CREATE POLICY "activities_select" ON public.activities
FOR SELECT USING (
EXISTS (SELECT 1 FROM public.processes WHERE id = activities.process_id)
);
-- INSERT / UPDATE: InQuality + client_editor pueden escribir; client_viewer y guest no
CREATE POLICY "activities_insert" ON public.activities
FOR INSERT WITH CHECK (
EXISTS (SELECT 1 FROM public.processes WHERE id = activities.process_id)
AND public.current_platform_role() NOT IN ('client_viewer', 'guest')
);
CREATE POLICY "activities_update" ON public.activities
FOR UPDATE USING (
EXISTS (SELECT 1 FROM public.processes WHERE id = activities.process_id)
AND public.current_platform_role() NOT IN ('client_viewer', 'guest')
);
-- DELETE: solo InQuality (platform_admin o member)
CREATE POLICY "activities_delete" ON public.activities
FOR DELETE USING (
EXISTS (SELECT 1 FROM public.processes WHERE id = activities.process_id)

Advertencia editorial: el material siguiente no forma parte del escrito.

**src/rtl/nibble_store_pkg.sv**
```systemverilog
package nibble_store_pkg;

  // Chip-level behaviour chosen by the select, mute and direction pins
  typedef enum logic [2:0] {
    MODE_DESEL    = 3'd0,
    MODE_MUTE_RD  = 3'd1,
    MODE_MUTE_WR  = 3'd2,
    MODE_READ     = 3'd3,
    MODE_WRITE_FT = 3'd4
  } ns_mode_e;

  function automatic logic mode_writes(ns_mode_e m);
    return (m == MODE_MUTE_WR) || (m == MODE_WRITE_FT);
  endfunction

  function automatic logic mode_drives(ns_mode_e m);
    return (m == MODE_READ) || (m == MODE_WRITE_FT);
  endfunction

endpackage

```
**src/rtl/nibble_store_decode.sv**
```systemverilog
module nibble_store_decode
  import nibble_store_pkg::*;
(
  input  logic     cs_n,
  input  logic     cs,
  input  logic     out_mute,
  input  logic     read_sel,
  output ns_mode_e mode
);

  logic selected;
  assign selected = ~cs_n & cs;

  always_comb begin
    if (!selected)          mode = MODE_DESEL;
    else if (out_mute)      mode = read_sel ? MODE_MUTE_RD : MODE_MUTE_WR;
    else                    mode = read_sel ? MODE_READ    : MODE_WRITE_FT;
  end

endmodule

```
**src/rtl/nibble_store_array.sv**
```systemverilog
module nibble_store_array #(
  parameter int ADDR_W = 8,
  parameter int DATA_W = 4
) (
  input  logic              clk,
  input  logic              wr_en,
  input  logic [ADDR_W-1:0] addr,
  input  logic [DATA_W-1:0] wr_data,
  output logic [DATA_W-1:0] rd_data
);

  localparam int DEPTH = 1 << ADDR_W;

  logic [DATA_W-1:0] cells [DEPTH];

  // Contents are intentionally not reset
  always_ff @(posedge clk) begin
    if (wr_en) cells[addr] <= wr_data;
  end

  assign rd_data = cells[addr];

endmodule

```
**src/rtl/nibble_store_outsel.sv**
```systemverilog
module nibble_store_outsel
  import nibble_store_pkg::*;
#(
  parameter int DATA_W = 4
) (
  input  ns_mode_e          mode,
  input  logic [DATA_W-1:0] rd_data,
  input  logic [DATA_W-1:0] wr_data,
  output logic [DATA_W-1:0] dout,
  output logic              dout_en
);

  always_comb begin
    dout_en = mode_drives(mode);
    unique case (mode)
      MODE_READ:     dout = rd_data;
      MODE_WRITE_FT: dout = wr_data;
      default:       dout = '0;
    endcase
  end

endmodule

```
**src/rtl/nibble_store.sv**
```systemverilog
module nibble_store
  import nibble_store_pkg::*;
#(
  parameter int ADDR_W = 8,
  parameter int DATA_W = 4
) (
  input  logic              clk,
  input  logic              rst_n,
  input  logic              cs_n,
  input  logic              cs,
  input  logic              out_mute,
  input  logic              read_sel,
  input  logic [ADDR_W-1:0] addr,
  input  logic [DATA_W-1:0] din,
  output logic [DATA_W-1:0] dout,
  output logic              dout_en
);

  ns_mode_e          mode;
  logic              commit;
  logic [DATA_W-1:0] rd_data;

  nibble_store_decode u_decode (
    .cs_n     (cs_n),
    .cs       (cs),
    .out_mute (out_mute),
    .read_sel (read_sel),
    .mode     (mode)
  );

  assign commit = rst_n & mode_writes(mode);

  nibble_store_array #(.ADDR_W(ADDR_W), .DATA_W(DATA_W)) u_array (
    .clk     (clk),
    .wr_en   (commit),
    .addr    (addr),
    .wr_data (din),
    .rd_data (rd_data)
  );

  nibble_store_outsel #(.DATA_W(DATA_W)) u_outsel (
    .mode    (mode),
    .rd_data (rd_data),
    .wr_data (din),
    .dout    (dout),
    .dout_en (dout_en)
  );

endmodule

```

AND public.current_platform_role() IN ('platform_admin', 'member')
);
-- ── RLS: resources ────────────────────────────────────────────────────────────
-- Reemplazar "all_resources" (migration 005) con políticas granulares por rol.
-- NOTA: la tabla resources no tiene columna process_id en este schema — los recursos
-- son catálogo global. La policy SELECT mantiene acceso a todos los usuarios autenticados
-- (equivalente a la política original) y se alinea con supabaseResourceRepo.getAll().
DROP POLICY IF EXISTS "all_resources" ON public.resources;
CREATE POLICY "resources_select" ON public.resources
FOR SELECT USING (auth.uid() IS NOT NULL);
CREATE POLICY "resources_insert" ON public.resources
FOR INSERT WITH CHECK (
auth.uid() IS NOT NULL
AND public.current_platform_role() NOT IN ('client_viewer', 'guest')
);
CREATE POLICY "resources_update" ON public.resources
FOR UPDATE USING (
auth.uid() IS NOT NULL
AND public.current_platform_role() NOT IN ('client_viewer', 'guest')
);
CREATE POLICY "resources_delete" ON public.resources
FOR DELETE USING (
public.current_platform_role() IN ('platform_admin', 'member')
);
-- ── RLS: simulations ─────────────────────────────────────────────────────────
-- Reemplazar "all_simulations" (migration 009) con políticas granulares por rol
DROP POLICY IF EXISTS "all_simulations" ON public.simulations;
CREATE POLICY "simulations_select" ON public.simulations
FOR SELECT USING (
EXISTS (SELECT 1 FROM public.processes WHERE id = simulations.process_id)
);
CREATE POLICY "simulations_insert" ON public.simulations
FOR INSERT WITH CHECK (
EXISTS (SELECT 1 FROM public.processes WHERE id = simulations.process_id)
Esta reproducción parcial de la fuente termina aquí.